Set out exactly every line of the entries below, starting at the line that holds "sh_wr & ~err_q & ~busy & ~wr_lock[acc_idx];" and stopping after the line that holds "set_input_delay 4.54 -clock".
..........
--- src/rtl/bhr_pkg.sv ---
package bhr_pkg;
  typedef enum logic [1:0] {
    ACC_OK  = 2'd0,
    ACC_FU  = 2'd1,
    ACC_HFU = 2'd2
  } acc_res_e;
endpackage

--- src/rtl/bhr_access.sv ---
module bhr_access
  import bhr_pkg::*;
(
  input  logic     op,
  input  logic     prob_state,
  input  logic     hyp_state,
  input  logic     hfac_en,
  input  logic     mon_access,
  output acc_res_e res
);
  always_comb begin
    res = ACC_OK;
    if (op) begin
      // hypervisor gate is evaluated first
      if (!hyp_state && !hfac_en) res = ACC_HFU;
      else if (prob_state && !mon_access) res = ACC_FU;
    end
  end
endmodule

--- src/rtl/bhr_slot_calc.sv ---
module bhr_slot_calc #(
  parameter int DEPTH = 32,
  parameter int IDX_W = 8,
  parameter int PTR_W = 5
) (
  input  logic [PTR_W-1:0] wp,
  input  logic [IDX_W-1:0] idx,
  output logic [PTR_W-1:0] slot,
  output logic             in_range
);
  localparam int SW = PTR_W + 1;
  localparam logic [IDX_W:0] DEPTH_X = (IDX_W+1)'(DEPTH);
  localparam logic [SW-1:0]  DEPTH_S = SW'(DEPTH);
  localparam logic [SW-1:0]  DM1_S   = SW'(DEPTH - 1);

  logic [SW-1:0] sum;

  always_comb begin
    in_range = ({1'b0, idx} < DEPTH_X);
    // newest entry sits one slot behind the write pointer
    sum  = {1'b0, wp} + DM1_S - {1'b0, idx[PTR_W-1:0]};
    slot = (sum >= DEPTH_S) ? PTR_W'(sum - DEPTH_S) : sum[PTR_W-1:0];
  end
endmodule
==> src/rtl/fsb_pkg.sv <==
package fsb_pkg;
  localparam int          WORD_W      = 32;
  localparam logic [31:0] POISON      = 32'hBADA_BADA;
  localparam int          BUSY_BIT    = 8;
  localparam int          ERR_BIT     = 9;
  localparam int          RLD_BIT     = 10;
  localparam int          SHADOW_BASE = 'h400;
  localparam int          STAT_OFF    = 'h000;
  localparam int          SET_OFF     = 'h004;
  localparam int          CLR_OFF     = 'h008;
endpackage

==> src/rtl/fsb_decode.sv <==
module fsb_decode
  import fsb_pkg::*;
#(
  parameter int ADDR_W    = 12,
  parameter int NUM_WORDS = 128,
  parameter int IDX_W     = 7
) (
  input  logic [ADDR_W-1:0] addr,
  output logic              hit_sh,
  output logic [IDX_W-1:0]  idx,
  output logic              hit_stat,
  output logic              hit_set,
  output logic              hit_clr
);
  localparam int SLOT_W = ADDR_W - 4;

  logic [ADDR_W-1:0] off;
  logic [SLOT_W-1:0] slot;

  always_comb begin
    off      = addr - ADDR_W'(SHADOW_BASE);
    slot     = off[ADDR_W-1:4];
    hit_sh   = (addr >= ADDR_W'(SHADOW_BASE)) && (off[3:0] == 4'h0) &&
               (int'(slot) < NUM_WORDS);
    idx      = slot[IDX_W-1:0];
    hit_set  = (addr == ADDR_W'(SET_OFF));
    hit_clr  = (addr == ADDR_W'(CLR_OFF));
    hit_stat = (addr == ADDR_W'(STAT_OFF)) || hit_set || hit_clr;
  end
endmodule

==> src/rtl/fsb_reload.sv <==
module fsb_reload #(
  parameter int NUM_WORDS  = 128,
  parameter int STROBE_CYC = 4,
  parameter int IDX_W      = 7
) (
  input  logic             clk,
  input  logic             rst_n,
  input  logic             start,
  output logic             active,
  output logic [IDX_W-1:0] idx,
  output logic             capture
);
  localparam int CNT_W = (STROBE_CYC > 1) ? $clog2(STROBE_CYC) : 1;

  logic             active_q, active_d;
  logic [IDX_W-1:0] idx_q, idx_d;
  logic [CNT_W-1:0] cnt_q, cnt_d;
  logic             last;

  always_comb begin
    capture  = active_q && (cnt_q == CNT_W'(STROBE_CYC - 1));
    last     = (idx_q == IDX_W'(NUM_WORDS - 1));
    active_d = active_q;
    idx_d    = idx_q;
    cnt_d    = cnt_q;
    if (active_q) begin
      if (capture) begin
        cnt_d = '0;
        if (last) begin
          active_d = 1'b0;
          idx_d    = '0;
        end else begin
          idx_d = idx_q + 1'b1;
        end
      end else begin
        cnt_d = cnt_q + 1'b1;
      end
    end else if (start) begin
      active_d = 1'b1;
    end
  end

  always_ff @(posedge clk or negedge rst_n) begin
    if (!rst_n) begin
      active_q <= 1'b1;
      idx_q    <= '0;
      cnt_q    <= '0;
    end else begin
      active_q <= active_d;
      idx_q    <= idx_d;
      cnt_q    <= cnt_d;
    end
  end

  assign active = active_q;
  assign idx    = idx_q;
endmodule

==> src/rtl/fsb_store.sv <==
module fsb_store
  import fsb_pkg::*;
#(
  parameter int NUM_WORDS = 128,
  parameter int IDX_W     = 7
) (
  input  logic              clk,
  input  logic              we,
  input  logic [IDX_W-1:0]  widx,
  input  logic [WORD_W-1:0] wdata,
  input  logic [IDX_W-1:0]  ridx,
  output logic [WORD_W-1:0] rdata
);
  logic [WORD_W-1:0] mem [NUM_WORDS];

  always_ff @(posedge clk) begin
    if (we) mem[widx] <= wdata;
  end

  assign rdata = mem[ridx];
endmodule

==> src/rtl/fuse_shadow_bank.sv <==
module fuse_shadow_bank
  import fsb_pkg::*;
#(
  parameter  int NUM_WORDS  = 128,
  parameter  int STROBE_CYC = 4,
  parameter  int ADDR_W     = 12,
  localparam int IDX_W      = $clog2(NUM_WORDS)
) (
  input  logic                 clk,
  input  logic                 rst_n,
  input  logic                 bus_rd,
  input  logic                 bus_wr,
  input  logic [ADDR_W-1:0]    bus_addr,
  input  logic [WORD_W-1:0]    bus_wdata,
  output logic [WORD_W-1:0]    bus_rdata,
  input  logic [NUM_WORDS-1:0] rd_lock,
  input  logic [NUM_WORDS-1:0] wr_lock,
  input  logic                 prog_done,
  output logic                 fuse_rd,
  output logic [IDX_W-1:0]     fuse_addr,
  input  logic [WORD_W-1:0]    fuse_rdata,
  output logic                 busy_o,
  output logic                 err_o
);
  logic             hit_sh, hit_stat, hit_set, hit_clr;
  logic [IDX_W-1:0] acc_idx, ld_idx, st_widx;
  logic             busy, capture, start, st_we;
  logic [WORD_W-1:0] st_wdata, st_rdata, status;
  logic             err_q, err_d;
  logic [WORD_W-1:0] rdata_q, rdata_d;
  logic             sh_rd, sh_wr, rd_bad, wr_bad, wr_ok, clr_req, rld_req;

  fsb_decode #(.ADDR_W(ADDR_W), .NUM_WORDS(NUM_WORDS), .IDX_W(IDX_W)) u_dec (
    .addr(bus_addr), .hit_sh(hit_sh), .idx(acc_idx),
    .hit_stat(hit_stat), .hit_set(hit_set), .hit_clr(hit_clr)
  );

  fsb_reload #(.NUM_WORDS(NUM_WORDS), .STROBE_CYC(STROBE_CYC), .IDX_W(IDX_W)) u_seq (
    .clk(clk), .rst_n(rst_n), .start(start),
    .active(busy), .idx(ld_idx), .capture(capture)
  );

  fsb_store #(.NUM_WORDS(NUM_WORDS), .IDX_W(IDX_W)) u_store (
    .clk(clk), .we(st_we), .widx(st_widx), .wdata(st_wdata),
    .ridx(acc_idx), .rdata(st_rdata)
  );

  always_comb begin
    sh_rd   = bus_rd & hit_sh;
    sh_wr   = bus_wr & hit_sh;
    rd_bad  = sh_rd & ~err_q & rd_lock[acc_idx];
    wr_bad  = sh_wr & ~err_q & (busy | wr_lock[acc_idx]);
    wr_ok   = sh_wr & ~err_q & ~busy & ~wr_lock[acc_idx];
    clr_req = bus_wr & hit_clr & bus_wdata[ERR_BIT];
    rld_req = (bus_wr & hit_set & bus_wdata[RLD_BIT]) | prog_done;
    start   = rld_req & ~busy & ~err_q;

    err_d = err_q;
    if (clr_req)         err_d = 1'b0;
    if (rd_bad | wr_bad) err_d = 1'b1;

    st_we    = capture | wr_ok;
    st_widx  = capture ? ld_idx : acc_idx;
    st_wdata = capture ? fuse_rdata : bus_wdata;

    status          = '0;
    status[BUSY_BIT] = busy;
    status[ERR_BIT]  = err_q;
    status[RLD_BIT]  = busy;

    rdata_d = rdata_q;
    if (bus_rd) begin
      if (hit_stat)    rdata_d = status;
      else if (hit_sh) rdata_d = (err_q | rd_lock[acc_idx]) ? POISON : st_rdata;
      else             rdata_d = '0;
    end
  end

  always_ff @(posedge clk or negedge rst_n) begin
    if (!rst_n) begin
      err_q   <= 1'b0;
      rdata_q <= '0;
    end else begin
      err_q   <= err_d;
      rdata_q <= rdata_d;
    end
  end

  assign bus_rdata = rdata_q;
  assign busy_o    = busy;
  assign err_o     = err_q;
  assign fuse_rd   = busy;
  assign fuse_addr = ld_idx;
endmodule

==> config.mk <==
export PLATFORM = sky130hd
export DESIGN_NAME = fuse_shadow_bank
export DESIGN_NICKNAME = d
export VERILOG_FILES = /design/src/rtl/fsb_pkg.sv /design/src/rtl/fsb_decode.sv /design/src/rtl/fsb_reload.sv /design/src/rtl/fsb_store.sv /design/src/rtl/fuse_shadow_bank.sv
export SDC_FILE = /design/constraint.sdc
export NUM_CORES = 2
export LEC_CHECK = 0
export ABC_AREA = 1
export ABC_CLOCK_PERIOD_IN_PS = 22700
export CAP_MARGIN = 30
export CORE_ASPECT_RATIO = 0.7
export CORE_UTILIZATION = 30
export DETAILED_ROUTE_END_ITERATION = 7
export DONT_BUFFER_PORTS = 1
export GPL_TIMING_DRIVEN = 1
export PLACE_DENSITY = 0.46
export SETUP_SLACK_MARGIN = 0.1
export SLEW_MARGIN = 5
export SYNTH_ARGS = -nofsm -noshare
export SYNTH_HDL_FRONTEND = slang
export SYNTH_SLANG_ARGS = --single-unit
export TNS_END_PERCENT = 20
==> constraint.sdc <==
create_clock -name clk -period 22.7 [get_ports clk]
set_input_delay 4.54 -clock clk [delete_from_list [all_inputs] [get_ports clk]]
set_output_delay 4.54 -clock clk [all_outputs]
set_load 0.01 [all_outputs]
# Yosys cells after proc, flatten, opt, wreduce, memory -nomap -nowiden
# Memory sizes are Yosys's and may differ from the RTL's.
# Cells that the tools add are included.
# word_totals
regBits,43
ram_bits,4096
inputBits,337
out_inout_bits,42
word_cells,66
mem_count,1
# memory_table
name,words,width,rd,rd_clocked_by_memory_dff,wr,line,rtl
u_store.mem,128,32,1,0,1,fsb_store.sv:14,logic [WORD_W-1:0] mem [NUM_WORDS];
# classes
addsub,3
magnitude_cmp,3
n_eq_ne,4
muxes,19
bitwise,22
n_reduce_logical,9
# op_table
operator,n
32-bit 2-to-1 mux,4
1-bit AND,14
1-bit binary-select mux with 7-bit select,2
7-bit 2-to-1 mux,2
"12-bit by 3-bit equality test with 1-bit output, second input constant",1
"12-bit by 4-bit equality test with 1-bit output, second input constant",1
"12-bit by 11-bit greater-or-equal comparator with 1-bit output, second input constant",1
12-bit logical NOT,1
"12-bit by 11-bit subtractor with 12-bit output, second input constant",1
1-bit 2-to-1 mux,10
"7-bit by 8-bit < comparator with 1-bit output, second input constant",1
"8-bit < comparator, second input constant",1
"7-bit by 1-bit adder with 7-bit output, second input constant",1
"7-bit equality test, second input constant",1
1-bit bitwise OR,5
4-bit logical NOT,1
1-bit logical AND,3
1-bit inverter,3
"2-bit by 1-bit adder with 2-bit output, second input constant",1
"2-bit equality test, second input constant",1
1-bit logical OR,2
2-bit 2-to-1 mux,1
2-bit AND reduction,1
2-bit nonzero test,1

# Longest topological paths before layout
# depth
word_depth,11
ltp_mapped,21
mapped_depth_nobuf,17

# Hierarchy
# Synthesis repeated with hierarchy kept, for this count alone.
# hier_totals
hier_cells,14284
area_unflattened_um2,169110.9
# modules_own_cells
module,instances,cells_each,area_each_um2,seq_area_each_um2
fsb_store,1,13357,163993.5,122998.0
fuse_shadow_bank,1,839,4454.3,825.8
fsb_reload,1,53,479.2,251.5
fsb_decode,1,35,183.9,0.0

# Worst setup path after synthesis
# No wires, ideal clock.
# synth_path
path_kind,in2reg
start,input port bus_wdata[10]
end,"memory u_store.mem[0][10], data pin"
setup_ps,1198
arrival_time_ps,9571
required_ps,21502
slack_ps,11932
stages,2
n_path_buf,0
cell_sequence,inv_1 > o21ai_0
# synth_between
elab_chain_cells,1
# synth_rtl
item,line,rtl
from (decl),fuse_shadow_bank.sv:14,"input logic [WORD_W-1:0] bus_wdata,"
32-bit 2-to-1 mux,fuse_shadow_bank.sv:64,st_wdata = capture ? fuse_rdata : bus_wdata;
net st_wdata[10],fuse_shadow_bank.sv:28,"logic [WORD_W-1:0] st_wdata, st_rdata, status;"
to (decl),fsb_store.sv:14,
# The timed path passes the listed nets, and every way through them passes these cells.

# Worst setup path in the final report
# layout_path
start,input port bus_addr[4]
end,"register rdata_q[10], in the netlist bus_rdata[10]"
# layout_between
elab_chain_cells,7
elab_cells_between_ends,17
cone_classes,1 x add/sub; 2 x order compare; 2 x eq/ne; 5 x mux; 1 x bitwise; 5 x reduce/logical; 1 x memory
# layout_rtl
item,line,rtl
from (decl),fuse_shadow_bank.sv:13,"input logic [ADDR_W-1:0] bus_addr,"
12-bit by 11-bit subtractor with 12-bit output,fsb_decode.sv:21,off = addr - ADDR_W'(SHADOW_BASE);
1-bit binary-select mux with 7-bit select,fuse_shadow_bank.sv:74,else if (hit_sh) rdata_d = (err_q | rd_lock[acc_idx]) ? POISON : st_rdata;
1-bit 2-to-1 mux (not written as such),fuse_shadow_bank.sv:74,
1-bit bitwise OR,fuse_shadow_bank.sv:74,
32-bit 2-to-1 mux (2 in a row),fuse_shadow_bank.sv:74,
32-bit 2-to-1 mux (*),fuse_shadow_bank.sv:73,if (hit_stat) rdata_d = status;
to (signal assigned),fuse_shadow_bank.sv:85,rdata_q <= rdata_d;
to (decl),fuse_shadow_bank.sv:30,"logic [WORD_W-1:0] rdata_q, rdata_d;"
# Mark *: on every way between the ends. The rest lies on a longest branch, timed or not. The select of a mux whose other input is x is not followed.
# A chain may end at the register's enable or synchronous reset.

==> results.yml <==
timing:
  fin_crit_sh_pct: 45.7
  final.min_clock_period_ns: 10.37
  grt_setup_unrepaired: "no"
  hold_viol_final: 0
  skew_ns: 0.0850
  final-setup-viol-count: 0
  fin_worst_hold_slack_ns: 0.481
  timing.slew.headroom_pct: -16.2
  timing.final.max_slew_violations: 127
  fin_tns_setup_ns: 0
  tightestPinTransition_ns: 1.74
  fmax_mhz: 96.4
global_route:
  grt_pass1_vias: 99279
  grt-busiest-layer: "met1"
  grt_pass1_wl_mm: 807
  use_met1_pct: 29.9
  grtUsageTotal_pct: 20.0
  grt_start_max_net_pins: 305
  met2_layer_usage_reported_by_global_route_pct: 29.7
  number_of_antenna_violations_at_the_first_check_in_global_routing: 42
  globalRoute.totalOverflow: 0
  global_route.usage.met3_pct: 3.79
synthesis:
  synth_area_mm2: 0.166
  synthesis_warning_total: 0
  synthesis.instances: 13364
  synth.avg_cell_area_um2: 12.4
  synth.net_count: 13705
  synth_ff_type: "sky130_fd_sc_hd__edfxtp_1"
  yosysSeqAreaShare_pct: 74.7
  post_synth_num_cell_types: 40
  ys_async_sr_fraction_pct: 1.04
  synth_seq_cells: 4139
  number_of_flops_mapped_to_enable_cells_by_yosys: 4096
worst_hold_path:
  hold_path.class: "reg2reg"
  min_path_cells: 1
clock_network:
  cts.repair.resized: 0
  post_cts_hold_buffer_count: 0
  setup_fix_buffers_added_after_clock_tree_synthesis: 0
  clkSinkCount: 4139
  cts_inserted_buffers: 402
  tritoncts_clock_tree: "built"
  clockBufferDepth: 4
  clock_insertion_delay_worst_skew_ns: 1.03
  cts_max_level: 5
  clockRootBuffer: "sky130_fd_sc_hd__clkbuf_16"
  clkSlewWorstSetupHoldPaths_ns: 0.06
critical_path:
  crit_path_start_kind: "input port"
  required_ns: 23.67
  worst_endpoint_data_arrival_time_ns: 11.33
  library_cell_contributing_the_largest_single_delay_on_the_critical_path: "sky130_fd_sc_hd__buf_16"
  critical_path.cell_chain: "buf_16 -> buf_16 -> buf_16 -> buf_16 -> buf_16 -> buf_16 -> buf_16 -> nand2_1 -> nand3_1 -> nand3_1 -> nand3_1 -> nand3_1 -> nand3_1 -> nand3_1 -> nand2_1 -> nand2_1 -> nor2_1 -> nor2_1 -> nor2_1"
  r2r.worst_path.cells: 8
  setup.worst_path.end_class: "flip-flop"
  timing.setup.critical_path_class: "in2reg"
  critPathMaxStageDelay_ns: 0.71
  timing.critical_path.fanout_max: 271
  critPathMostFrequentCell: "sky130_fd_sc_hd__buf_16"
cells_and_area:
  commonest_cells_after_routing_fill_and_taps_aside: "sky130_fd_sc_hd__edfxtp_1 (4096), sky130_fd_sc_hd__nor2_1 (1987), sky130_fd_sc_hd__nand2_1 (1935), sky130_fd_sc_hd__o21ai_0 (1434), sky130_fd_sc_hd__nand3_1 (1411)"
  num-nets-final: 13495
  fillers: 54180
  layout_commonest_cell: "sky130_fd_sc_hd__edfxtp_1"
  syn_to_final_growth_pct: 13.6
  post-route-util_pct: 34.2
  drive_above_1_share_pct: 8.18
  layout.cell_area.non_filler_mm2: 0.189
detailed_routing:
  detailroute.via_count: 107468
  drc: 0
  finalWirelength_mm: 579
  first_iter_violations: 12953
  firstDrtPassIters: 5
  wl_per_cell_um: 27.7
  vias_per_cell: 5.15
  detail-route-antenna-nets: 0
die:
  initial_core_util_pct: 30.1
  die_w_um: 892
  core_rows: 228
  io-pin-count: 379
  die-height_um: 625
  core_region_area_mm2: 0.551
  die-area_mm2: 0.557
pwr:
  power.static_leakage_uw: 0.0607
  pwr_density_cell_mw_per_mm2: 85.9
  ir_drop_uv: 65.9
status:
  failed_checks: "max-slew violations"
  run_status: "finished, violations left"
placement:
  gp_congestion: 0.829
  port_buffers: 0
  postPlaceCellArea_mm2: 0.176
  hpwlAfterDp_mm: 328
job:
  drv.max_cap_violation_count: 0
critical path, delay by kind of cell:
| kind | cells | cell delay (ns) |
|---|---|---|
| simple gates | 12 | 1.61 |
| buf+inv | 7 | 3.79 |
power breakdown:
part / internal [uW] / switching, uW / leakage [uW] / total, uW
Sequential: 8400 / 7.45 / 0.0374 / 8400
Combinational: 217 / 778 / 0.0169 / 995
Clock: 3800 / 3010 / 0.00636 / 6820
area by class of cell:
cell class	count	area [um^2]	area share, %
clock buffers	498	10700	5.66
diodes	10	25.0	0.0133
inverters	88	370	0.196
repair buffers	314	3220	1.70
well taps	7360	9210	4.88
flip-flops and latches	4139	124000	65.7
multi-input cells	8209	39000	20.6
clock inverters	237	2270	1.20
registers in the layout, summed over array words and instances, names as in the netlist:
register      count
bus_rdata        32
u_seq.active      1
u_seq.idx         7
err_o             1
u_seq.cnt_q       2
u_store.mem    4096
metal layers:
metal	up-vias	part of all wire, %
met5	-	0
met4	0	2.8
met3	650	7.8
met2	4081	43
met1	54526	46
li1	48211	-
kinds of logic after synthesis:
| family | Yosys count | share of synthesized area (%) |
|---|---|---|
| flip-flops | 4139 | 74.7 |
| buffers and inverters | 1016 | 2.65 |
| AO/OA/AOI/OAI | 2613 | 8.83 |
| AND/OR/NAND/NOR | 5589 | 13.8 |
| adder cells (fa/ha/maj) | 4 | 0.0301 |
| XOR/XNOR | 3 | 0.0158 |
cell usage after synthesis (3+ instances only):
library cell	number	area (um^2)
sky130_fd_sc_hd__a21oi_1	418	2090
sky130_fd_sc_hd__a22o_1	27	236
sky130_fd_sc_hd__a22oi_1	92	691
sky130_fd_sc_hd__buf_1	114	428
sky130_fd_sc_hd__buf_2	290	1450
sky130_fd_sc_hd__buf_4	28	210
sky130_fd_sc_hd__buf_6	16	180
sky130_fd_sc_hd__clkbuf_1	480	1800
sky130_fd_sc_hd__clkinv_1	3	11.3
sky130_fd_sc_hd__dfrtp_1	42	1050
sky130_fd_sc_hd__edfxtp_1	4096	123000
sky130_fd_sc_hd__ha_1	4	50.1
sky130_fd_sc_hd__inv_1	84	315
sky130_fd_sc_hd__nand2_1	1969	7390
sky130_fd_sc_hd__nand2_4	9	101
sky130_fd_sc_hd__nand3_1	1411	7060
sky130_fd_sc_hd__nor2_1	2119	7950
sky130_fd_sc_hd__nor3_1	47	235
sky130_fd_sc_hd__o211ai_1	374	2810
sky130_fd_sc_hd__o21ai_0	1439	7200
sky130_fd_sc_hd__o21ai_1	22	110
sky130_fd_sc_hd__o221ai_1	4	35.0
sky130_fd_sc_hd__o22ai_1	228	1430
sky130_fd_sc_hd__or2_2	28	175
through the flow:
stage	power (uW)	worst slack (ns)	cells
2_1_floorplan	9130	11.93	13364
3_3_place_gp	9560	11.74	20074
3_5_place_dp	9560	11.87	20104
4_1_cts	16300	13.00	20839
5_1_grt	16700	12.17	20849
6_report	16200	12.33	20855
worst paths after layout:
path	end	slack, ns	startpoint
min in group asynchronous	u_seq.idx[6]	3.21	rst_n
max	bus_rdata[10]	12.33	bus_addr[4]
min	u_seq.cnt_q[0]	0.48	u_seq.cnt_q[0]
max in group asynchronous	bus_rdata[13]	19.16	rst_n
min reg2reg	u_seq.cnt_q[0]	0.48	u_seq.cnt_q[0]
max reg2reg	u_store.mem[82][14]	17.57	u_seq.active
No activity file was read; power rests on OpenSTA's default activity.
..........
## YOUR SOLUTION:
    wr_ok   = sh_wr & ~err_q & ~busy & ~wr_lock[acc_idx];
    clr_req = bus_wr & hit_clr & bus_wdata[ERR_BIT];
    rld_req = (bus_wr & hit_set & bus_wdata[RLD_BIT]) | prog_done;
    start   = rld_req & ~busy & ~err_q;

    err_d = err_q;
    if (clr_req)         err_d = 1'b0;
    if (rd_bad | wr_bad) err_d = 1'b1;

    st_we    = capture | wr_ok;
    st_widx  = capture ? ld_idx : acc_idx;
    st_wdata = capture ? fuse_rdata : bus_wdata;

    status          = '0;
    status[BUSY_BIT] = busy;
    status[ERR_BIT]  = err_q;
    status[RLD_BIT]  = busy;

    rdata_d = rdata_q;
    if (bus_rd) begin
      if (hit_stat)    rdata_d = status;
      else if (hit_sh) rdata_d = (err_q | rd_lock[acc_idx]) ? POISON : st_rdata;
      else             rdata_d = '0;
    end
  end

  always_ff @(posedge clk or negedge rst_n) begin
    if (!rst_n) begin
      err_q   <= 1'b0;
      rdata_q <= '0;
    end else begin
      err_q   <= err_d;
      rdata_q <= rdata_d;
    end
  end

  assign bus_rdata = rdata_q;
  assign busy_o    = busy;
  assign err_o     = err_q;
  assign fuse_rd   = busy;
  assign fuse_addr = ld_idx;
endmodule

==> config.mk <==
export PLATFORM = sky130hd
export DESIGN_NAME = fuse_shadow_bank
export DESIGN_NICKNAME = d
export VERILOG_FILES = /design/src/rtl/fsb_pkg.sv /design/src/rtl/fsb_decode.sv /design/src/rtl/fsb_reload.sv /design/src/rtl/fsb_store.sv /design/src/rtl/fuse_shadow_bank.sv
export SDC_FILE = /design/constraint.sdc
export NUM_CORES = 2
export LEC_CHECK = 0
export ABC_AREA = 1
export ABC_CLOCK_PERIOD_IN_PS = 22700
export CAP_MARGIN = 30
export CORE_ASPECT_RATIO = 0.7
export CORE_UTILIZATION = 30
export DETAILED_ROUTE_END_ITERATION = 7
export DONT_BUFFER_PORTS = 1
export GPL_TIMING_DRIVEN = 1
export PLACE_DENSITY = 0.46
export SETUP_SLACK_MARGIN = 0.1
export SLEW_MARGIN = 5
export SYNTH_ARGS = -nofsm -noshare
export SYNTH_HDL_FRONTEND = slang
export SYNTH_SLANG_ARGS = --single-unit
export TNS_END_PERCENT = 20
==> constraint.sdc <==
create_clock -name clk -period 22.7 [get_ports clk]
set_input_delay 4.54 -clock clk [delete_from_list [all_inputs] [get_ports clk]]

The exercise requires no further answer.